"Les attributs théologiques ou métaphysiques de Dieu ne sont en effet que de pures négations des qualités qui se trouvent dans l'homme ou dans tous les êtres qu'il connaît ; ces attributs supposent la divinité exempte de ce qu'il nomme en lui-même, ou dans tous les êtres qui l'entourent, des faiblesses et des imperfections. Dire que Dieu est infini, c'est, comme on a déjà pu le voir, affirmer qu'il n'est point, comme l'homme, ou comme tous les êtres que nous connaissons, circonscrit par les bornes de l'espace. Dire que Dieu est éternel, signifie qu'il n'a point eu, comme nous, ou comme tout ce qui existe, un commencement, et qu'il n'aura point de fin ; dire que Dieu est immuable, c'est prétendre qu'il n'est point, comme nous, ou comme tout ce qui nous environne, sujet au changement. Dire que Dieu est immatériel, c'est avancer que sa substance ou son essence sont d'une nature que nous ne concevons point, mais qui doit être dès lors totalement différente de tout ce que nous connaissons.

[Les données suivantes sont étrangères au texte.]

What follows belongs to an exercise in optimizing a design on an open flow for small area; a production flow would make more cautious choices.
The RTL was checked by simulation tests, not by an equivalence proof against the original design.
Power is estimated from default activity; no workload was simulated.

==> design.v <==
`timescale 1ns / 1ps
module flexible_clock(input clk, input rst, output en_1h, output en_10h, output en_1k);
    reg [4:0] c26;       
    reg [11:0] c2500;    
    reg [3:0] c10;       
    wire c26_end = (c26 == 5'h09);
    wire c2500_end = (c2500 == 12'h206);
    wire c10_end = (c10 == 4'h9);
    assign en_1k = (c26 == 5'd0);
    assign en_10h = (c2500 == 12'd0);
    assign en_1h = en_10h && (c10 == 4'd0);
    always @ (posedge clk) begin
        if (rst) begin
            c26 <= 0;
            c2500 <= 0;
            c10 <= 0;
        end else begin
            c26 <= c26_end ? 5'd0 : {c26[3:0], ~(c26[4] ^ c26[2])};
            c2500 <= c2500_end ? 12'd0 : {c2500[10:0], ~(c2500[11] ^ c2500[5] ^ c2500[3] ^ c2500[0])};
            if (c2500_end) c10 <= c10_end ? 4'd0 : {c10[2:0], ~(c10[3] ^ c10[2])};
        end
    end
endmodule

C'est de l'amas confus de ces qualités négatives que résulte le dieu théologique, ce tout métaphysique dont il sera toujours impossible à l'homme de se faire aucune idée. Dans cet être abstrait tout est infinité, immensité, spiritualité, omniscience, ordre, sagesse, intelligence, puissance sans bornes. En combinant ces mots vagues ou ces modifications l'on crut faire quelque chose ; on étendit ces qualités par la pensée, et l'on crut avoir fait un dieu, tandis qu'on ne fit qu’une chimère. On s'imagina que ces perfections ou qualités devaient convenir à ce dieu parce qu'elles ne conviennent à rien de ce que nous connaissons ; on crut qu'un être incompréhensible devait avoir des qualités inconcevables ; voilà les matériaux dont la théologie se sert pour composer le fantôme inexplicable devant lequel elle ordonne au genre humain de tomber à genoux."
Paul-Henri Thiry D'Holbach, Système de la nature, 1770, 2e partie, Chapitre III, in Œuvres philosophiques complètes, tome II, Éditions Alive, 1999, p. 424-425.